Extinction by Douglas Preston
Erebus Resort, occupying a magnificent, hundred-thousand
acre valley deep in the Colorado Rockies, offers guests the experience of
viewing woolly mammoths, Irish Elk, and giant ground sloths in their native
habitat, brought back from extinction through the magic of genetic
manipulation. When a billionaire's son and his new wife are kidnapped and
murdered in the Erebus back country by what is assumed to be a gang of
eco-terrorists, Colorado Bureau of Investigation Agent Frances Cash partners
with county sheriff James Colcord to track down the perpetrators. As killings
mount and the valley is evacuated, Cash and Colcord must confront an ancient,
intelligent, and malevolent presence at Erebus, bent not on resurrection―but
extinction.
Remarkable Creatures by Tracy Chevalier
On the windswept, fossil-strewn beaches of the English
coast, poor and uneducated Mary learns that she has a unique gift: "the
eye" to spot ammonites and other fossils no one else can see. When she
uncovers an unusual fossilized skeleton in the cliffs near her home, she sets
the religious community on edge, the townspeople to gossip, and the scientific
world alight. After enduring bitter cold, thunderstorms, and landslips, her
challenges only grow when she falls in love with an impossible man. Mary soon finds an unlikely champion in prickly Elizabeth, a middle-class
spinster who shares her passion for scouring the beaches. Their relationship
strikes a delicate balance between fierce loyalty, mutual appreciation, and
barely suppressed envy, but ultimately turns out to be their greatest
asset. From the author of At the Edge of the Orchard and Girl With a Pearl Earring comes this incredible story of two
remarkable women and their voyage of discovery.

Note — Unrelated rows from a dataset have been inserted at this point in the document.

### src/rtl/aud_btm_trace_buf.sv
// BTM trace buffer: rebuilds full branch addresses from nibble frames into a FWFT FIFO.
// Optional per-entry timestamp when AUD_BTM_TIMESTAMP_EN is defined.
module aud_btm_trace_buf #(
    parameter int DEPTH_LOG2 = 4,
    parameter int TS_W       = 16
) (
    input  logic                  clk_sys_i,
    input  logic                  rst_i,
    input  logic                  clr_i,
    input  logic                  frm_valid_i,
    input  logic [1:0]            frm_type_i,
    input  logic [2:0]            frm_len_i,
    input  logic [31:0]           frm_data_i,
    input  logic                  rd_i,
    output logic [31:0]           rd_data_o,
    output logic [1:0]            rd_type_o,
`ifdef AUD_BTM_TIMESTAMP_EN
    output logic [TS_W-1:0]       rd_ts_o,
`endif
    output logic                  empty_o,
    output logic                  full_o,
    output logic [DEPTH_LOG2:0]   level_o,
    output logic                  ovf_o,
    output logic [15:0]           drop_cnt_o
);

    localparam int DEPTH = 1 << DEPTH_LOG2;
    localparam logic [DEPTH_LOG2:0] FULL_LVL = (DEPTH_LOG2+1)'(DEPTH);

    if (DEPTH_LOG2 < 1 || DEPTH_LOG2 > 8 || TS_W < 1) begin : g_bad_cfg
        $error("aud_btm_trace_buf: illegal DEPTH_LOG2 or TS_W");
    end

    logic [31:0]           mem_addr [DEPTH];
    logic [1:0]            mem_type [DEPTH];
    logic [DEPTH_LOG2-1:0] wr_ptr;
    logic [DEPTH_LOG2-1:0] rd_ptr;
    logic [DEPTH_LOG2:0]   level;
    logic [31:0]           last_addr;
    logic [31:0]           mask;
    logic [31:0]           new_addr;
    logic                  full;
    logic                  empty;
    logic                  push;
    logic                  pop;
    logic                  drop;

    always_comb begin
        mask = '0;
        for (int i = 0; i < 8; i++) begin
            if (3'(i) <= frm_len_i) mask[4*i +: 4] = 4'hF;
        end
        new_addr = (last_addr & ~mask) | (frm_data_i & mask);
    end

    assign full  = (level == FULL_LVL);
    assign empty = (level == '0);
    // A pop at full frees the slot the simultaneous push lands in.
    assign push  = frm_valid_i && !clr_i && (!full || rd_i);
    assign pop   = rd_i && !empty && !clr_i;
    assign drop  = frm_valid_i && !clr_i && full && !rd_i;

    always_ff @(posedge clk_sys_i) begin
        if (rst_i || clr_i) begin
            wr_ptr     <= '0;
            rd_ptr     <= '0;
            level      <= '0;
            last_addr  <= '0;
            ovf_o      <= 1'b0;
            drop_cnt_o <= '0;
        end else begin
            if (frm_valid_i) last_addr <= new_addr;
            if (push) wr_ptr <= wr_ptr + 1'b1;
            if (pop)  rd_ptr <= rd_ptr + 1'b1;
            if (push && !pop)      level <= level + 1'b1;
            else if (pop && !push) level <= level - 1'b1;
            if (drop) begin
                ovf_o <= 1'b1;
                if (drop_cnt_o != 16'hFFFF) drop_cnt_o <= drop_cnt_o + 16'd1;
            end
        end
    end

    always_ff @(posedge clk_sys_i) begin
        if (push && !rst_i) begin
            mem_addr[wr_ptr] <= new_addr;
            mem_type[wr_ptr] <= frm_type_i;
        end
    end

`ifdef AUD_BTM_TIMESTAMP_EN
    logic [TS_W-1:0] ts_cnt;
    logic [TS_W-1:0] mem_ts [DEPTH];

    always_ff @(posedge clk_sys_i) begin
        if (rst_i || clr_i) ts_cnt <= '0;
        else                ts_cnt <= ts_cnt + 1'b1;
    end

    always_ff @(posedge clk_sys_i) begin
        if (push && !rst_i) mem_ts[wr_ptr] <= ts_cnt;
    end

    assign rd_ts_o = empty ? '0 : mem_ts[rd_ptr];
`endif

    // Gate the head with empty so unreset memory never leaks to the outputs.
    assign rd_data_o = empty ? '0 : mem_addr[rd_ptr];
    assign rd_type_o = empty ? '0 : mem_type[rd_ptr];
    assign empty_o   = empty;
    assign full_o    = full;
    assign level_o   = level;

endmodule

### config.mk
export PLATFORM = sky130hd
export DESIGN_NAME = aud_btm_trace_buf
export DESIGN_NICKNAME = d
export VERILOG_FILES = /design/src/rtl/aud_btm_trace_buf.sv
export SDC_FILE = /design/constraint.sdc
export NUM_CORES = 1
export LEC_CHECK = 0
export BUFFER_PORTS_ARGS = -buffer_cell sky130_fd_sc_hd__buf_2
export CELL_PAD_IN_SITES_DETAIL_PLACEMENT = 1
export CELL_PAD_IN_SITES_GLOBAL_PLACEMENT = 1
export CORE_UTILIZATION = 54
export DETAILED_ROUTE_END_ITERATION = 6
export PLACE_DENSITY_LB_ADDON = 0.1
export SYNTH_ARGS = -nofsm -noshare
export SYNTH_HDL_FRONTEND = slang
export SYNTH_SLANG_ARGS = --single-unit
### constraint.sdc
create_clock -name clk_sys_i -period 4.65 [get_ports clk_sys_i]
set_input_delay 0.93 -clock clk_sys_i [delete_from_list [all_inputs] [get_ports clk_sys_i]]
set_output_delay 0.93 -clock clk_sys_i [all_outputs]
set_load 0.02 [all_outputs]
==> impl_metrics.toml, run 1 <==
[run_status]
status = "complete, no violations"

[run]
max-cap-violations = 0

[logic_synthesis]
synth_top_family_by_area = "multiplexers"
synth_area_leader_cell = "edfxtp_1"
async_flop_share_pct = 0
ys_seq_area_share_pct = 74.2
synth-main-ff-cell = "edfxtp_1"
synth-xor-area-share_pct = 0.259
synthAdderAreaFrac_pct = 0.613
yosys.area_share.simple_pct = 2.90
synth_compound_area_share_pct = 1.92
synth_area_leaders = "edfxtp_1 (69%), mux4_2 (13%), dfxtp_1 (5.2%), mux2i_1 (4.5%), mux2_2 (1.3%)"
synth_seq_cells = 606
synthCells = 1189
ys_warn_count = 0
synth.top_cell.area_share_pct = 69.0
synth_edf_count = 544
synth_area_um2 = 23700
synth_mux_area_share_pct = 18.8
synth.avg_cell_area_um2 = 19.9
synthDistinctLibCells = 39
syn_nets = 1242

[worst_setup_path]
critPathSlowestCell = "or2_2"
reg2reg_depth = 10
crit_family = "simple AND/OR/NAND/NOR gates"
path_depth = 5
worst-path-buf-inv = 1
critPathMaxFanout = 34
critical-path-max-stage-delay_ps = 900
cp.required_ps = 3720
path_class = "reg -> out"
startpoint_type = "register"
critical_path.cell_chain = "or4_1 -> nor2_1 -> or2_2 -> o22ai_1 -> buf_2"
crit_path_end_kind = "output port"
arrival_ps = 3440

[detailed_routing]
ant_nets = 0
dr_total_vias = 11900
firstDrtPassIters = 5
wl_per_cell_um = 28.5
wirelength_um = 55600
drc = 0
drt_iter0_drc = 910
avgViaCountPerCell = 6.11

[die]
ioPinCount = 100
row_count = 76
initial_core_util_pct = 54.9
die_area_um2 = 44700
die_x_um = 211
die_h_um = 211
core_area_um2 = 43200

[cts]
cts_tree = "built"
cts-root-buf = "clkbuf_16"
clk_latency_ps = 620
clkSinkCount = 606
hold_buffers = 0
cts_setup_buffers = 0
ctsHtreeMaxLevel = 2
cts_made_buffers = 59
path_clk_slew_ps = 60
clock_path_buffers = 3
cts_resized = 0

[power]
power_mw = 11.3
powerDensity_nw_per_um2 = 417
vdd_drop_max_uv = 310
total_leakage_power_nw = 8.58

[timing]
skew_ps = 36.0
slew_violations = 0
grt_setup_unrepaired = "false"
period_share_pct = 94.1
finalSetupTns_ps = 0
max_freq_mhz = 229
period_needed_ps = 4370
finalHoldViolCount = 0
final-setup-viol-count = 0
worst_slew_pin_slew_ps = 1150
slew_headroom_pct = 23.5

[layout]
layout-drive-gt1-share_pct = 30.1
num_antenna_cells = 0
final_cell_count_no_fill = 1950
synthToLayoutAreaGrowth_pct = 14.7
nets = 1369
fillCellCount = 3666

[global_route]
grt_pass1_vias = 12900
gr-total-overflow = 0
grt_pass1_wl_um = 81900
grt_max_degree = 44
antenna_found_initial = 1
groute.usage.overall_pct = 25.7

[placement]
routabilityCongestion = 0.738
place_hpwl_um = 32300
io_buffers = 99
dp.cells = 1840

[worst_hold_path]
worstHoldPathType = "reg -> reg"
whs_path_depth = 2
synthesized netlist by cell type, types with 2 or more instances:
library cell / number
nand2b_1: 2
mux2_2: 28
nand3_1: 10
xnor2_1: 3
nor4b_1: 2
mux2i_1: 107
o21ai_1: 2
or4_1: 10
or3_1: 10
xor2_1: 4
dfxtp_1: 62
edfxtp_1: 544
buf_1: 14
nor2_1: 66
a21o_1: 2
ha_1: 10
o31ai_1: 9
clkbuf_1: 50
o21ai_0: 5
nor4_1: 6
nand2_1: 17
nor3_1: 2
o22ai_1: 34
inv_1: 10
buf_2: 6
a21oi_1: 15
or2_2: 6
mux4_2: 136
nand4_1: 7
per-stage QoR:
step / utilization (%) / hold slack (ps) / setup slack (ps) / instance area [um^2]
after floorplan: - / 453 / 944 / 23700
after global placement: 58.5 / 454 / 935 / 25200
after detailed placement: 58.5 / 460 / 870 / 25200
after CTS: 62.9 / 474 / 199 / 27200
after global routing: 62.9 / 502 / 139 / 27200
final: 62.9 / 467 / 276 / 27200
path summary, 6_finish.rpt:
path	slack (ps)	end	from
max	280	rd_data_o[23]	level_o[0]
min reg2reg	470	ovf_o	ovf_o
min	470	ovf_o	ovf_o
max reg2reg	1410	level_o[4]	level_o[0]
per-layer routing:
| layer | up-vias | track usage [%] | routed length (um) |
|---|---|---|---|
| met5 | - | 0 | 8 |
| met4 | 2 | 7.20 | 1290 |
| met3 | 93 | 4.64 | 2770 |
| met2 | 335 | 43.4 | 28300 |
| met1 | 6355 | 34.3 | 23200 |
| li1 | 5128 | - | - |
sequential cells by signal (all words and copies together) (netlist names), named ones only:
| name | flops |
|---|---|
| wr_ptr | 4 |
| level_o | 5 |
| mem_addr | 512 |
| ovf_o | 1 |
| mem_type | 32 |
| drop_cnt_o | 16 |
| rd_ptr | 4 |
| last_addr | 28 |
kinds of logic after synthesis:
group | after synthesis
xor gates and xnor gates | 7
DFF | 606
buffers and inverters | 80
AOI/OAI and AO/OA | 73
muxes | 271
adders and majority gates | 11
and+or+nand+nor | 141
power by group:
| part | leakage [nW] | total [mW] | switching (mW) | internal, mW |
|---|---|---|---|---|
| Clock | 0.930 | 4.77 | 2.00 | 2.77 |
| Combinational | 2.23 | 0.584 | 0.370 | 0.214 |
| Sequential | 5.42 | 5.98 | 0.0219 | 5.96 |
cell usage in the layout, fill, tap and decap left out, types with 5 or more instances in the layout:
cell | Yosys | layout
clkbuf_1 | 50 | 14
or3_1 | 10 | 10
clkinv_1 | 0 | 11
mux4_2 | 136 | 136
ha_1 | 10 | 10
clkinv_2 | 0 | 13
or2_2 | 6 | 6
nor2_1 | 66 | 50
buf_4 | 0 | 22
nand2_1 | 17 | 17
nor2_4 | 0 | 16
a21oi_1 | 15 | 15
dfxtp_1 | 62 | 59
or4_1 | 10 | 10
edfxtp_1 | 544 | 544
bufinv_16 | 0 | 8
buf_12 | 0 | 15
o22ai_1 | 34 | 34
nor4_1 | 6 | 6
buf_2 | 6 | 99
clkbuf_16 | 0 | 59
o31ai_1 | 9 | 9
mux2i_1 | 107 | 107
nand3_1 | 10 | 10
mux2_2 | 28 | 28
o21ai_0 | 5 | 5
nand4_1 | 7 | 7
inv_1 | 10 | 10
tightest hold or removal path, stage by stage (launching register included):
cell     delay (ps)
dfxtp_1         320
nor2_1           40
nor2_1           70
final cells by class:
cell class                 count  area, um^2  share of cell area (%)
tap                          585         732                    2.69
sequential                   606       17600                    64.8
multi-input combinational    503        5930                    21.8
inverter                      10        37.5                   0.138
clock inverter                37         385                    1.42
clock buffer                  73        1530                    5.63
timing repair buffer         136         961                    3.54
Note: power is estimated with default switching activity, not from simulation.
==> run 2: changes to the inputs <==
--- a/config.mk
+++ b/config.mk
@@ -5,11 +5,11 @@
 export SDC_FILE = /design/constraint.sdc
 export NUM_CORES = 1
 export LEC_CHECK = 0
-export BUFFER_PORTS_ARGS = -buffer_cell sky130_fd_sc_hd__buf_2
 export CELL_PAD_IN_SITES_DETAIL_PLACEMENT = 1
 export CELL_PAD_IN_SITES_GLOBAL_PLACEMENT = 1
-export CORE_UTILIZATION = 54
+export CORE_UTILIZATION = 55
 export DETAILED_ROUTE_END_ITERATION = 6
+export DONT_BUFFER_PORTS = 1
 export PLACE_DENSITY_LB_ADDON = 0.1
 export SYNTH_ARGS = -nofsm -noshare
 export SYNTH_HDL_FRONTEND = slang
==> impl_metrics.toml, run 2 (synthesis results as in run 1) <==
[timing]
grt_setup_unrepaired = "false"
worst_slew_pin_slew_ps = 1070
slew_headroom_pct = 28.1
worst_slack_ps = 186
period_share_pct = 96.0
final-setup-viol-count = 0
finalHoldViolCount = 0
period_needed_ps = 4460
skew_ps = 23.2
slew_violations = 0
finalSetupTns_ps = 0
max_freq_mhz = 224

[layout]
top_register = "mem_addr"
top_regs = "mem_addr x512, mem_type x32, last_addr x28"
fillCellCount = 3481
layout-drive-gt1-share_pct = 25.1
largest_reg_flops = 512
final_cell_mix = "edfxtp_1 (544), mux4_2 (136), mux2i_1 (107)"
layout_commonest_cell = "edfxtp_1"
nets = 1265
synthToLayoutAreaGrowth_pct = 12.3

[power]
total_leakage_power_nw = 8.15
power_mw = 11.5
powerDensity_nw_per_um2 = 433
vdd_drop_max_uv = 337

[global_route]
grt_pass1_vias = 12300
gr-total-overflow = 0
grt_max_degree = 79
groute.usage.overall_pct = 25.3
antenna_found_initial = 1
gr-usage-met2_pct = 41.6
grt_pass1_wl_um = 80000
use_met1_pct = 35.3
grtUsageMet3_pct = 4.47
grt_busiest_layer = "met2"

[worst_setup_path]
critical-path-max-stage-delay_ps = 760
critPathMaxFanout = 19
reg2reg_depth = 10
cp.required_ps = 3720
crit_path_end_kind = "output port"
path_class = "reg -> out"
crit_family = "simple AND/OR/NAND/NOR gates"
worst-path-buf-inv = 1
critPathSlowestCell = "or4_1"
arrival_ps = 3530
startpoint_type = "register"
critical_path.cell_chain = "or4_1 -> nor2_1 -> or2_2 -> buf_4 -> o22ai_1"
path_depth = 5

[detailed_routing]
firstDrtPassIters = 7
drt_iter0_drc = 1028
wirelength_um = 53700
ant_nets = 0
dr_total_vias = 11500
avgViaCountPerCell = 6.38
drc = 0
wl_per_cell_um = 29.8

[die]
row_count = 75
die_h_um = 210
initial_core_util_pct = 56.1
ioPinCount = 100
die_x_um = 210
core_area_um2 = 42200
die_area_um2 = 43900

[cts]
hold_buffers = 0
clkSinkCount = 606
path_clk_slew_ps = 70
cts-root-buf = "clkbuf_16"
clock_path_buffers = 3
cts_tree = "built"
cts_resized = 0
clk_latency_ps = 620
cts_made_buffers = 59
cts_setup_buffers = 0
ctsHtreeMaxLevel = 2

[placement]
io_buffers = 0
routabilityCongestion = 0.741
place_hpwl_um = 30800
post-place-ws_ps = 796

[worst_hold_path]
worstHoldPathType = "in -> reg"
whs_path_depth = 0

[run_status]
status = "complete, no violations"

[run]
max-cap-violations = 0
-- run 2: changes by cell type in the layout (fill, tap and decap cells not counted), sizes merged --
cell / delta
diode: +1
clkinv: -4
clkbuf: +8
clkinvlp: -2
buf: -104
-- run 2: final timing paths --
path,slack [ps],end,from
hold / removal,400,mem_addr[15][3],frm_data_i[3]
setup reg to reg,1230,level_o[4],level_o[0]
setup / recovery,190,rd_data_o[23],level_o[0]
hold reg to reg,480,register,rd_ptr[3]
-- run 2: area by class of cell --
cell class	count	area, um^2	share of cell area, %
Antenna cell	1	2.50	0.00941
Clock buffer	81	1700	6.40
Clock inverter	31	367	1.38
Inverter	10	37.5	0.141
Multi-Input combinational cell	503	5930	22.3
Sequential cell	606	17600	66.1
Tap cell	539	674	2.54
Timing Repair Buffer	32	303	1.14
-- run 2: per-stage QoR --
| step | hold WS, ps | cell area [um^2] | instances | util (%) |
|---|---|---|---|---|
| 4_1_cts | 372 | 26600 | 1802 | 63.0 |
| 3_5_place_dp | 470 | 24500 | 1690 | 58.1 |
| 3_3_place_gp | 456 | 24500 | 1690 | 58.1 |
| 5_1_grt | 377 | 26600 | 1802 | 63.0 |
| 6_report | 403 | 26600 | 1803 | 63.0 |
| 2_1_floorplan | 453 | 23700 | 1189 | - |
-- run 2: power by group --
group          internal (mW)  switching, mW
sequential              5.96         0.0176
clock                   3.00           2.04
combinational          0.169          0.327
total                   9.13           2.39
-- run 2: per-layer routing --
metal  vias up  routed length [um]
li1       4925                   -
met1      6145               22900
met2       352               26800
met3        78                2880
met4         0                1180
met5         -                   0
===== src/rtl/sc_backg_lane_datapath_if.sv =====
// sc_backg_lane_datapath_if: command/status bundle between the background state machine and one lane datapath (SC_BACKG_SHIFTCOUNT_EN adds the rotate counter).
interface sc_backg_lane_datapath_if #(parameter int DATAWIDTH = 8);
  logic                 SC_BACKGLANE_clear_InLow;
  logic                 SC_BACKGLANE_load_InLow;
  logic [1:0]           SC_BACKGLANE_shiftselection_InBus;
  logic                 SC_BACKGLANE_upcount_InLow;
  logic [DATAWIDTH-1:0] SC_BACKGLANE_data_InBus;
  logic [DATAWIDTH-1:0] SC_BACKGLANE_lane_OutBus;
  logic                 SC_BACKGLANE_T0_OutLow;
`ifdef SC_BACKG_SHIFTCOUNT_EN
  logic [3:0]           SC_BACKGLANE_shiftcount_OutBus;
`endif
  modport master (
    output SC_BACKGLANE_clear_InLow, SC_BACKGLANE_load_InLow, SC_BACKGLANE_shiftselection_InBus,
           SC_BACKGLANE_upcount_InLow, SC_BACKGLANE_data_InBus,
    input  SC_BACKGLANE_lane_OutBus, SC_BACKGLANE_T0_OutLow
`ifdef SC_BACKG_SHIFTCOUNT_EN
    , input SC_BACKGLANE_shiftcount_OutBus
`endif
  );
  modport slave (
    input  SC_BACKGLANE_clear_InLow, SC_BACKGLANE_load_InLow, SC_BACKGLANE_shiftselection_InBus,
           SC_BACKGLANE_upcount_InLow, SC_BACKGLANE_data_InBus,
    output SC_BACKGLANE_lane_OutBus, SC_BACKGLANE_T0_OutLow
`ifdef SC_BACKG_SHIFTCOUNT_EN
    , output SC_BACKGLANE_shiftcount_OutBus
`endif
  );
endinterface


===== src/rtl/sc_backg_lane_datapath.sv =====
// sc_backg_lane_datapath: background lane rotate register plus pacing timer with terminal flag T0.
// Optional SC_BACKG_SHIFTCOUNT_EN adds a saturating count of applied rotates.
module sc_backg_lane_datapath #(
  parameter int                   DATAWIDTH    = 8,
  parameter int                   COUNT_WIDTH  = 22,
  parameter int                   TICK_LIMIT   = 2500000,
  parameter logic [DATAWIDTH-1:0] INIT_PATTERN = 8'b11000011
) (
  input logic SC_STATEMACHINEBACKG_CLOCK_50,
  input logic SC_STATEMACHINEBACKG_RESET_InHigh,
  sc_backg_lane_datapath_if.slave lane_if
);
  localparam logic [COUNT_WIDTH-1:0] LAST = COUNT_WIDTH'(TICK_LIMIT - 1);
  logic [DATAWIDTH-1:0]   lane, lane_nxt;
  logic [COUNT_WIDTH-1:0] count, count_nxt;
  logic                   clr, ld, up, rot_l, rot_r;
  always_comb begin
    clr       = !lane_if.SC_BACKGLANE_clear_InLow;
    ld        = !lane_if.SC_BACKGLANE_load_InLow;
    up        = !lane_if.SC_BACKGLANE_upcount_InLow;
    rot_l     = lane_if.SC_BACKGLANE_shiftselection_InBus == 2'b10;
    rot_r     = lane_if.SC_BACKGLANE_shiftselection_InBus == 2'b01;
    lane_nxt  = clr ? INIT_PATTERN :
                ld  ? lane_if.SC_BACKGLANE_data_InBus :
                rot_l ? {lane[DATAWIDTH-2:0], lane[DATAWIDTH-1]} :
                rot_r ? {lane[0], lane[DATAWIDTH-1:1]} : lane;
    count_nxt = clr ? '0 :
                !up ? count :
                count == LAST ? '0 : count + COUNT_WIDTH'(1);
  end
  always_ff @(posedge SC_STATEMACHINEBACKG_CLOCK_50 or posedge SC_STATEMACHINEBACKG_RESET_InHigh)
    if (SC_STATEMACHINEBACKG_RESET_InHigh) begin
      lane  <= '0;
      count <= '0;
    end else begin
      lane  <= lane_nxt;
      count <= count_nxt;
    end
  // T0 decodes the registered count only, so command inputs cannot glitch it
  assign lane_if.SC_BACKGLANE_lane_OutBus = lane;
  assign lane_if.SC_BACKGLANE_T0_OutLow   = count != LAST;
`ifdef SC_BACKG_SHIFTCOUNT_EN
  logic [3:0] shift_count;
  always_ff @(posedge SC_STATEMACHINEBACKG_CLOCK_50 or posedge SC_STATEMACHINEBACKG_RESET_InHigh)
    if (SC_STATEMACHINEBACKG_RESET_InHigh) shift_count <= '0;
    else shift_count <= clr ? 4'd0 :
                        (!ld && (rot_l || rot_r) && shift_count != 4'd15) ? shift_count + 4'd1 : shift_count;
  assign lane_if.SC_BACKGLANE_shiftcount_OutBus = shift_count;
`endif
endmodule


===== src/flat_wrapper.sv =====
// flat-port wrapper written by rule: the top's interface ports become plain ports
module sc_backg_lane_datapath_flat 
#(
  parameter int                   DATAWIDTH    = 8,
  parameter int                   COUNT_WIDTH  = 22,
  parameter int                   TICK_LIMIT   = 2500000,
  parameter logic [DATAWIDTH-1:0] INIT_PATTERN = 8'b11000011
)
  (SC_STATEMACHINEBACKG_CLOCK_50, SC_STATEMACHINEBACKG_RESET_InHigh, lane_if_SC_BACKGLANE_clear_InLow, lane_if_SC_BACKGLANE_load_InLow, lane_if_SC_BACKGLANE_shiftselection_InBus, lane_if_SC_BACKGLANE_upcount_InLow, lane_if_SC_BACKGLANE_data_InBus, lane_if_SC_BACKGLANE_lane_OutBus, lane_if_SC_BACKGLANE_T0_OutLow);
  sc_backg_lane_datapath_if #(.DATAWIDTH(DATAWIDTH)) lane_if_i ();
  input logic SC_STATEMACHINEBACKG_CLOCK_50;
  input logic SC_STATEMACHINEBACKG_RESET_InHigh;
  input wire logic [$bits(lane_if_i.SC_BACKGLANE_clear_InLow)-1:0] lane_if_SC_BACKGLANE_clear_InLow;
  input wire logic [$bits(lane_if_i.SC_BACKGLANE_load_InLow)-1:0] lane_if_SC_BACKGLANE_load_InLow;
  input wire logic [$bits(lane_if_i.SC_BACKGLANE_shiftselection_InBus)-1:0] lane_if_SC_BACKGLANE_shiftselection_InBus;
  input wire logic [$bits(lane_if_i.SC_BACKGLANE_upcount_InLow)-1:0] lane_if_SC_BACKGLANE_upcount_InLow;
  input wire logic [$bits(lane_if_i.SC_BACKGLANE_data_InBus)-1:0] lane_if_SC_BACKGLANE_data_InBus;
  output wire logic [$bits(lane_if_i.SC_BACKGLANE_lane_OutBus)-1:0] lane_if_SC_BACKGLANE_lane_OutBus;
  output wire logic [$bits(lane_if_i.SC_BACKGLANE_T0_OutLow)-1:0] lane_if_SC_BACKGLANE_T0_OutLow;
  assign lane_if_i.SC_BACKGLANE_clear_InLow = lane_if_SC_BACKGLANE_clear_InLow;
  assign lane_if_i.SC_BACKGLANE_load_InLow = lane_if_SC_BACKGLANE_load_InLow;
  assign lane_if_i.SC_BACKGLANE_shiftselection_InBus = lane_if_SC_BACKGLANE_shiftselection_InBus;
  assign lane_if_i.SC_BACKGLANE_upcount_InLow = lane_if_SC_BACKGLANE_upcount_InLow;
  assign lane_if_i.SC_BACKGLANE_data_InBus = lane_if_SC_BACKGLANE_data_InBus;
  assign lane_if_SC_BACKGLANE_lane_OutBus = lane_if_i.SC_BACKGLANE_lane_OutBus;
  assign lane_if_SC_BACKGLANE_T0_OutLow = lane_if_i.SC_BACKGLANE_T0_OutLow;
  sc_backg_lane_datapath #(.DATAWIDTH(DATAWIDTH), .COUNT_WIDTH(COUNT_WIDTH), .TICK_LIMIT(TICK_LIMIT), .INIT_PATTERN(INIT_PATTERN)) u_core (.SC_STATEMACHINEBACKG_CLOCK_50(SC_STATEMACHINEBACKG_CLOCK_50), .SC_STATEMACHINEBACKG_RESET_InHigh(SC_STATEMACHINEBACKG_RESET_InHigh), .lane_if(lane_if_i));
endmodule
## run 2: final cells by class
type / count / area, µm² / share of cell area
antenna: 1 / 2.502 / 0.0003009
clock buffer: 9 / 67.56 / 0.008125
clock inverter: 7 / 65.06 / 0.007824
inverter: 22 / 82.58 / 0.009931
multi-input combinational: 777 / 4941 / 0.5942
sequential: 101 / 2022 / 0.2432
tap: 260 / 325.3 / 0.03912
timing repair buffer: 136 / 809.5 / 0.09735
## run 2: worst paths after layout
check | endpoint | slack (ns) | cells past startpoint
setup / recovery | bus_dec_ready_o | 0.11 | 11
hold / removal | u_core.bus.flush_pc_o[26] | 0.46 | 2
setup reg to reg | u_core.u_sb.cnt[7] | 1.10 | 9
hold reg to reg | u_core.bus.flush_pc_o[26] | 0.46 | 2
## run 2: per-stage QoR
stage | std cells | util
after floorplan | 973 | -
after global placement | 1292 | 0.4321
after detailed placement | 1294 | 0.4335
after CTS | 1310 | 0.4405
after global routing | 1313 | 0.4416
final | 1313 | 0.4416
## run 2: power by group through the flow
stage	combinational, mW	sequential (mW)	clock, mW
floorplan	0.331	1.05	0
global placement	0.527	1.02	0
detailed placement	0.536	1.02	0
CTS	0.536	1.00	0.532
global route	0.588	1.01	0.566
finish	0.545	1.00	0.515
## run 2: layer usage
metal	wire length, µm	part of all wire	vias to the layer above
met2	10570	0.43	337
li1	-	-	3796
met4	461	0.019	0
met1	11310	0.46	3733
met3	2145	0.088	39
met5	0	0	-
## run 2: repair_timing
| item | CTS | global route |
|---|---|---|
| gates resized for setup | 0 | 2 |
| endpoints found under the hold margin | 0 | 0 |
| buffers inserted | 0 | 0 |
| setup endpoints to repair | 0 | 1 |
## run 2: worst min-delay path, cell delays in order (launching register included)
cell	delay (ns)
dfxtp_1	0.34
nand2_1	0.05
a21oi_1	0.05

Dinosaurs at the Dinner Party: How an Eccentric Group of Victorians Discovered Prehistoric Creatures and Accidentally Upended the World by Edward Dolnick
In Dinosaurs at the Dinner Party, celebrated
storyteller and historian Edward Dolnick leads us through a compelling true
adventure as the paleontologists of the first half of the 19th century puzzled
their way through the fossil record to create the story of dinosaurs we know
today. The tale begins with Mary Anning, a poor, uneducated woman who had a
sixth sense for finding fossils buried deep inside cliffs; and moves to a
brilliant, eccentric geologist named William Buckland, a kind of Doctor
Doolittle on a mission to eat his way through the entire animal kingdom; and
then on to Richard Owen, the most respected and the most despised scientist of
his generation. Entertaining, erudite, and featuring an unconventional cast of
characters, Dinosaurs at the Dinner Party tells the story of
how the accidental discovery of prehistoric creatures upended humanity’s
understanding of the world and their place in it, and how a group of
paleontologists worked to bring it back into focus again.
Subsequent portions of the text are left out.